Hack The Box

Further Improvements

Recall what we discussed in the beginning about importing modules and that Python scripts are executed from top to bottom, even when imported. This means that if somebody were to import our script, e.g., reuse some of our functions (it could be ourselves), the code would run as soon as imported. The typical way to avoid this is to put all the code that does something into the "main" block. Let us do that:

The "main" Block

            Code: python

            if __name__ == '__main__':
              page_url = 'http://target:port'
              the_words = get_all_words_from(page_url)
              top_words = get_top_words_from(the_words)

              for i in range(10):
                print(top_words[i][0])

The most important thing to know about the conditional statement is what we need to type to have the code inside it run whenever we execute it with the Python binary. Please refer to the brilliant answer at StackOverflow for an in-depth explanation of what is going on here. The critical takeaway is that the code inside this conditional statement only gets executed when the script is run, not imported.

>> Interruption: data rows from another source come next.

<file path="config.mk">
export PLATFORM = sky130hd
export DESIGN_NAME = spike_rx_ni
export DESIGN_NICKNAME = d
export VERILOG_FILES = /design/src/rtl/spike_rx_ni.sv
export SDC_FILE = /design/constraint.sdc
export NUM_CORES = 1
export LEC_CHECK = 0
export CORE_UTILIZATION = 30
export CTS_BUF_LIST = sky130_fd_sc_hd__clkbuf_16
export DETAILED_ROUTE_END_ITERATION = 8
export PLACE_DENSITY = 0.61
export SYNTH_ARGS = -nofsm -noshare
export SYNTH_HDL_FRONTEND = slang
export SYNTH_SLANG_ARGS = --single-unit
export TNS_END_PERCENT = 10
</file>
<file path="constraint.sdc">
create_clock -name clk -period 3.5 [get_ports clk]
set_input_delay 0.7 -clock clk [delete_from_list [all_inputs] [get_ports clk]]
set_output_delay 0.7 -clock clk [all_outputs]
set_load 0.05 [all_outputs]
</file>
<file path="src/rtl/spike_rx_ni.sv">
// spike_rx_ni -- ejection-side network interface for one mesh node.
//
// Single-flit spike packets from the router's local output port are accepted
// with a valid/ready handshake and buffered in a FIFO. The node CPU drains the
// FIFO through a memory-mapped port that uses the data-memory busywait
// handshake (one wait cycle per access).
//
// Register map (mem_address[3:2]):
//   0 POP    : head flit, removed from the FIFO (0 when empty)
//   1 STATUS : [7:0] count, [15:8] drop count, [16] empty, [17] full
//   2 PEEK   : head flit, left in place (0 when empty)
//   3 CLEAR  : write zeroes the drop count, read returns 0
//
// Ports:
//   clk, rst_n          clock, asynchronous active-low reset
//   in_valid/in_data    flit from router: [31:24] dest, [23:16] src, [15:0] neuron
//   in_ready            NI can take a flit this cycle (FIFO not full)
//   mem_read/mem_write  CPU request, held until mem_busywait drops
//   mem_address         byte address, [3:2] selects the register
//   mem_writedata       unused; a write is only a strobe
//   mem_readdata        registered read data
//   mem_busywait        CPU must stall
//   spike_pending       registered FIFO-non-empty flag
//
// Build option: define SPIKE_RX_DEST_CHECK_EN to discard flits whose
// destination differs from NODE_ID and count them in the drop counter.
// Without it every accepted flit is stored and the drop count stays 0.

module spike_rx_ni #(
  parameter int DATA_WIDTH = 32,
  parameter int FIFO_DEPTH = 8,
  parameter int NODE_ID    = 0
) (
  input  logic                  clk,
  input  logic                  rst_n,
  input  logic                  in_valid,
  input  logic [DATA_WIDTH-1:0] in_data,
  output logic                  in_ready,
  input  logic                  mem_read,
  input  logic                  mem_write,
  input  logic [3:0]            mem_address,
  input  logic [DATA_WIDTH-1:0] mem_writedata,
  output logic [DATA_WIDTH-1:0] mem_readdata,
  output logic                  mem_busywait,
  output logic                  spike_pending
);

  localparam int AW = $clog2(FIFO_DEPTH);
  localparam int CW = AW + 1;

  typedef enum logic {IDLE, ACK} state_t;

  state_t                  state_reg, state_next;
  logic [DATA_WIDTH-1:0]   fifo_mem [FIFO_DEPTH];
  logic [AW-1:0]           wr_ptr_reg, rd_ptr_reg;
  logic [CW-1:0]           count_reg, count_next;
  logic [7:0]              drop_cnt;
  logic [DATA_WIDTH-1:0]   readdata_reg;
  logic                    pending_reg;

  logic        empty, full, push, store, pop, access, rd_access, wr_access, clear_hit;
  logic [1:0]  sel;
  logic [DATA_WIDTH-1:0] head, read_mux;

  assign sel       = mem_address[3:2];
  assign empty     = (count_reg == '0);
  assign full      = (count_reg == CW'(FIFO_DEPTH));
  // Ready depends only on the registered count, so a pop in the same cycle
  // does not open a slot until the next cycle.
  assign in_ready  = !full;
  assign push      = in_valid && in_ready;

  assign access    = (state_reg == IDLE) && (mem_read || mem_write);
  assign rd_access = access && mem_read;               // read wins over write
  assign wr_access = access && !mem_read && mem_write;
  assign clear_hit = wr_access && (sel == 2'd3);
  assign pop       = rd_access && (sel == 2'd0) && !empty;
  assign head      = fifo_mem[rd_ptr_reg];

`ifdef SPIKE_RX_DEST_CHECK_EN
  logic dest_ok;
  logic [7:0] drop_cnt_reg;

  assign dest_ok  = (in_data[31:24] == 8'(NODE_ID));
  assign store    = push && dest_ok;
  assign drop_cnt = drop_cnt_reg;

  // CLEAR has priority over a drop on the same edge; the counter sticks at 255.
  always_ff @(posedge clk or negedge rst_n) begin
    if (!rst_n)
      drop_cnt_reg <= 8'd0;
    else if (clear_hit)
      drop_cnt_reg <= 8'd0;
    else if (push && !dest_ok && (drop_cnt_reg != 8'hFF))
      drop_cnt_reg <= drop_cnt_reg + 8'd1;
  end

  logic unused_ok;
  assign unused_ok = &{1'b0, mem_writedata, mem_address[1:0]};
`else
  assign store    = push;
  assign drop_cnt = 8'd0;

  logic unused_ok;
  assign unused_ok = &{1'b0, mem_writedata, mem_address[1:0], clear_hit, 8'(NODE_ID)};
`endif

  // Storage array has no reset; validity is tracked by the pointers and count.
  always_ff @(posedge clk) begin
    if (store)
      fifo_mem[wr_ptr_reg] <= in_data;
  end

  always_comb begin
    count_next = count_reg;
    case ({store, pop})
      2'b10:   count_next = count_reg + 1'b1;
      2'b01:   count_next = count_reg - 1'b1;
      default: count_next = count_reg;
    endcase
  end

  always_comb begin
    read_mux = '0;
    case (sel)
      2'd0, 2'd2: read_mux = empty ? '0 : head;
      2'd1:       read_mux = {14'd0, full, empty, drop_cnt, 8'(count_reg)};
      default:    read_mux = '0;
    endcase
  end

  always_comb begin
    state_next   = state_reg;
    mem_busywait = 1'b0;
    case (state_reg)
      IDLE: begin
        mem_busywait = mem_read || mem_write;
        if (mem_read || mem_write)
          state_next = ACK;
      end
      ACK:     state_next = IDLE;
      default: state_next = IDLE;
    endcase
  end

  always_ff @(posedge clk or negedge rst_n) begin
    if (!rst_n) begin
      state_reg    <= IDLE;
      wr_ptr_reg   <= '0;
      rd_ptr_reg   <= '0;
      count_reg    <= '0;
      readdata_reg <= '0;
      pending_reg  <= 1'b0;
    end else begin
      state_reg   <= state_next;
      count_reg   <= count_next;
      pending_reg <= !empty;
      if (store)
        wr_ptr_reg <= wr_ptr_reg + 1'b1;
      if (pop)
        rd_ptr_reg <= rd_ptr_reg + 1'b1;
      if (rd_access)
        readdata_reg <= read_mux;
    end
  end

  assign mem_readdata  = readdata_reg;
  assign spike_pending = pending_reg;

endmodule

</file>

However, we can remove the constant PAGE_URL, which we relied on before, and have everything inside the code's main block.

Another improvement we can make is getting rid of the URL variable altogether by making the script flexible and accepting an input argument when running Python and the script. For example, we could enhance the program to accept input arguments along the lines of python3 wordextractor.py http://foo.bar/baz or better yet, prepare the script to accept named parameters in an arbitrary order, e.g.:

Accepting Arguments

kappajester83@htb[/htb]$ python3 wordextractor.py --url http://foo.bar/baz

Doing so would allow us to easily extend the program with, for example, a word length limit, so we avoid uninteresting words like and, is and that.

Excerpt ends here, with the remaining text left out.